LYAH provides an example where a type called TrafficLight is defined as follows:

data TrafficLight = Red | Yellow | Green

Now TrafficLight is supposed to be an instance of Eq displaying the following behaviour:

instance Eq TrafficLight where
    Red == Red = True
    Green == Green = True
    Yellow == Yellow = True
    _ == _ = False

In order to understand how this works, I wrote my own file called Shop.hs where I try to override the behaviour of Eq for my ItemSlot.

module Shop where

type Number = Int

data Item =
          BellPepper
        | Cabbage
        | Carrot
        | Lettuce
        | Onion
        | Potato
        | Tomato
        deriving (Show, Read, Eq)

data ItemSlot = ItemSlot {
        item :: Item,
        number :: Number
        } deriving (Show)

instance Eq ItemSlot where
        ((item a) == (item a)) = True -- line that contains the error
        _ == _ = False

However, if I load the file in GHCi, I get the following error:

Prelude> :l Shop.hs 
[1 of 1] Compiling Shop             ( Shop.hs, interpreted )

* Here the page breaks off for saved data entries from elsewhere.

==> indigo: inputs <==
==> flow/design.v <==
module interpolation (
    input           clk,
    input           RST,
    input           START,
    input   [5:0]   H0,
    input   [5:0]   V0,
    input   [3:0]   SW,
    input   [3:0]   SH,
    output          REN,
    input   [7:0]   R_DATA,
    output  [11:0]  ADDR,
    output  [7:0]   O_DATA,
    output          O_VALID
);
reg [5:0] reg_H0, reg_H0_next;
reg [5:0] reg_V0, reg_V0_next;
reg [3:0] reg_SW, reg_SW_next;
reg [3:0] reg_SH, reg_SH_next;
reg [11:0] reg_ADDR, reg_ADDR_next;
reg        output_valid, output_valid_next;  
reg        done, done_next;  
assign ADDR = reg_ADDR;
assign REN = 1'b0;
assign O_VALID = output_valid;
reg [9:0] width_sum, width_sum_next;
reg [9:0] height_sum, height_sum_next;
wire [5:0] X_lower, X_upper, Y_lower, Y_upper;
reg [5:0] last_y_row, last_y_row_next;  
reg x_divide, y_divide, x_divide_next, y_divide_next;
assign X_lower = width_sum[9:4];
assign X_upper = x_divide_next ? width_sum[9:4] : width_sum[9:4] + 1;
assign Y_lower = height_sum[9:4];
assign Y_upper = y_divide_next ? height_sum[9:4] : height_sum[9:4] + 1;
wire [5:0] next_X_lower, next_X_upper, next_Y_lower, next_Y_upper;
assign next_X_lower = width_sum_next[9:4];
assign next_X_upper = (width_sum_next[3:0] == 0) ? width_sum_next[9:4] : width_sum_next[9:4] + 1;
assign next_Y_lower = height_sum_next[9:4];
assign next_Y_upper = (height_sum_next[3:0] == 0) ? height_sum_next[9:4] : height_sum_next[9:4] + 1;
reg [3:0] x_ratio, x_ratio_next;  
reg [3:0] y_ratio, y_ratio_next;  
wire [7:0] left_margin, right_margin;
reg [7:0] data_y_lower [0:1];
reg [7:0] data_y_lower_next [0:1];
reg [7:0] data_y_upper [0:1];
reg [7:0] data_y_upper_next [0:1];
reg [4:0] count_cycle, count_cycle_next;
reg [1:0] pre_pre_state, pre_state, state, state_next;
wire pre_pre_state_is_11, pre_pre_state_is_10, pre_pre_state_is_01, pre_pre_state_is_00;
assign pre_pre_state_is_11 = pre_pre_state[1] & pre_pre_state[1];
assign pre_pre_state_is_00 = ~pre_pre_state[1] & ~pre_pre_state[0];
wire [5:0] x_ADDR, y_ADDR;
assign x_ADDR = state[1] ? X_upper : X_lower;
assign y_ADDR = state[0] ? Y_upper : Y_lower;
    Cal_Interpolation cal_inter_left (
        .DATA_1(data_y_lower[0]),
        .DATA_2(data_y_upper[0]),
        .ratio(y_ratio),
        .Out_DATA(left_margin)
    );
    Cal_Interpolation cal_inter_right (
        .DATA_1(data_y_lower[1]),
        .DATA_2(data_y_upper[1]),
        .ratio(y_ratio),
        .Out_DATA(right_margin)
    );
    Cal_Interpolation cal_inter (
        .DATA_1(left_margin),
        .DATA_2(right_margin),
        .ratio(x_ratio),
        .Out_DATA(O_DATA)
    );
always @(*)begin
    count_cycle_next = count_cycle;
    case(state)
        2'b00: begin
            if(y_divide_next | x_divide_next) begin
                state_next = 2'b11;
            end
            else begin
                state_next = 2'b01;
            end
        end
        2'b01: begin
            state_next = 2'b10;
        end
        2'b10: begin
            state_next = 2'b11;
        end
        2'b11: begin
            count_cycle_next = (count_cycle == 5'd16) ? 0 : count_cycle + 1;
            if(X_lower == next_X_lower && Y_upper == next_Y_upper) begin
                state_next = (X_upper == next_X_upper) ? 2'b11 : 2'b01;
            end
            else if(X_upper == next_X_lower) begin
                state_next = 2'b10;
            end
            else begin
                state_next = 2'b00;
            end
        end
    endcase
end
always @(*)begin
    reg_ADDR_next[5:0] = x_ADDR + reg_H0;
    reg_ADDR_next[11:6] = y_ADDR + reg_V0;
    output_valid_next = pre_state[1] & pre_state[0];
end
always @(*)begin
    case(pre_state)
        2'b00: begin
            data_y_lower_next[0] = R_DATA;
            data_y_lower_next[1] = x_divide ? R_DATA : data_y_lower[1];
            data_y_upper_next[0] = y_divide ? R_DATA : data_y_upper[0];
            data_y_upper_next[1] = data_y_upper[1];
        end
        2'b01: begin
            data_y_upper_next[0] = R_DATA;
            data_y_lower_next[0] = data_y_lower[0];
            data_y_lower_next[1] = data_y_lower[1];
            data_y_upper_next[1] = data_y_upper[1];
        end
        2'b10: begin
            data_y_lower_next[1] = R_DATA;
            data_y_lower_next[0] = pre_pre_state_is_11 ? data_y_lower[1] : data_y_lower[0];  
            data_y_upper_next[0] = pre_pre_state_is_11 ? data_y_upper[1] : data_y_upper[0];
            data_y_upper_next[1] = data_y_upper[1];
        end
        2'b11: begin
            data_y_upper_next[1] = R_DATA;
            data_y_lower_next[1] = y_divide ? R_DATA : data_y_lower[1];
            data_y_upper_next[0] = x_divide ? R_DATA : data_y_upper[0];
            data_y_lower_next[0] = y_divide ? data_y_upper[0] :
                                    x_divide ? data_y_lower[1] : data_y_lower[0];
        end
    endcase
end
always @(*)begin
    if(START) begin
        reg_H0_next = H0;
        reg_V0_next = V0;
        reg_SW_next = SW - 1;
        reg_SH_next = SH - 1;
    end
    else begin
        reg_H0_next = reg_H0;
        reg_V0_next = reg_V0;
        reg_SW_next = reg_SW;
        reg_SH_next = reg_SH;
    end
end
always @(*)begin
    if(state == 2'b11) begin
        if(count_cycle == 5'd16) begin
            width_sum_next = 0;
            height_sum_next = height_sum + reg_SH;
        end
        else begin
            width_sum_next = width_sum + reg_SW;
            height_sum_next = height_sum;
        end
    end
    else begin
        width_sum_next = width_sum;
        height_sum_next = height_sum;
    end
    x_divide_next = (width_sum[3:0] == 0);
    y_divide_next = (height_sum[3:0] == 0);
    x_ratio_next = width_sum[3:0];
    y_ratio_next = height_sum[3:0];
    if(height_sum[9:4] == reg_V0_next) begin
        done_next = 0;
    end
    else begin
        done_next = 1;
    end
end
always @(negedge clk) begin
    reg_ADDR <= reg_ADDR_next;
    data_y_lower[0] <= data_y_lower_next[0];
    data_y_lower[1] <= data_y_lower_next[1];
    data_y_upper[0] <= data_y_upper_next[0];
    data_y_upper[1] <= data_y_upper_next[1];
    output_valid <= output_valid_next;
end
always @(posedge clk) begin
    if(RST | START) begin
        width_sum <= 0;
        height_sum <= 0;
        state <= 2'b00;
        pre_state <= 2'b00;
        pre_pre_state <= 2'b00;
        x_divide <= 0;
        y_divide <= 0;
        x_ratio <= 0;
        y_ratio <= 0;
        done <= 1;
        count_cycle <= 0;
    end
    else begin
        width_sum <= width_sum_next;
        height_sum <= height_sum_next;
        state <= state_next;
        pre_state <= state;
        pre_pre_state <= pre_state;
        x_divide <= x_divide_next;
        y_divide <= y_divide_next;
        x_ratio <= x_ratio_next;
        y_ratio <= y_ratio_next;
        done <= done_next;
        count_cycle <= count_cycle_next;
    end
    reg_H0 <= reg_H0_next;
    reg_V0 <= reg_V0_next;
    reg_SW <= reg_SW_next;
    reg_SH <= reg_SH_next;
end
endmodule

Shop.hs:21:11: Parse error in pattern: item
Failed, modules loaded: none.

(I must admit that I am rather confused as to what the correct syntax is here – is it item a or just item?
Using only item fails with the same error, and using more parentheses – as was the answer in another question like this on SO – does not seem to help either.)

My guess is that I cannot use the item function provided by the record-syntax that is used in ItemSlot, but nevertheless I do not know how to resolve the issue.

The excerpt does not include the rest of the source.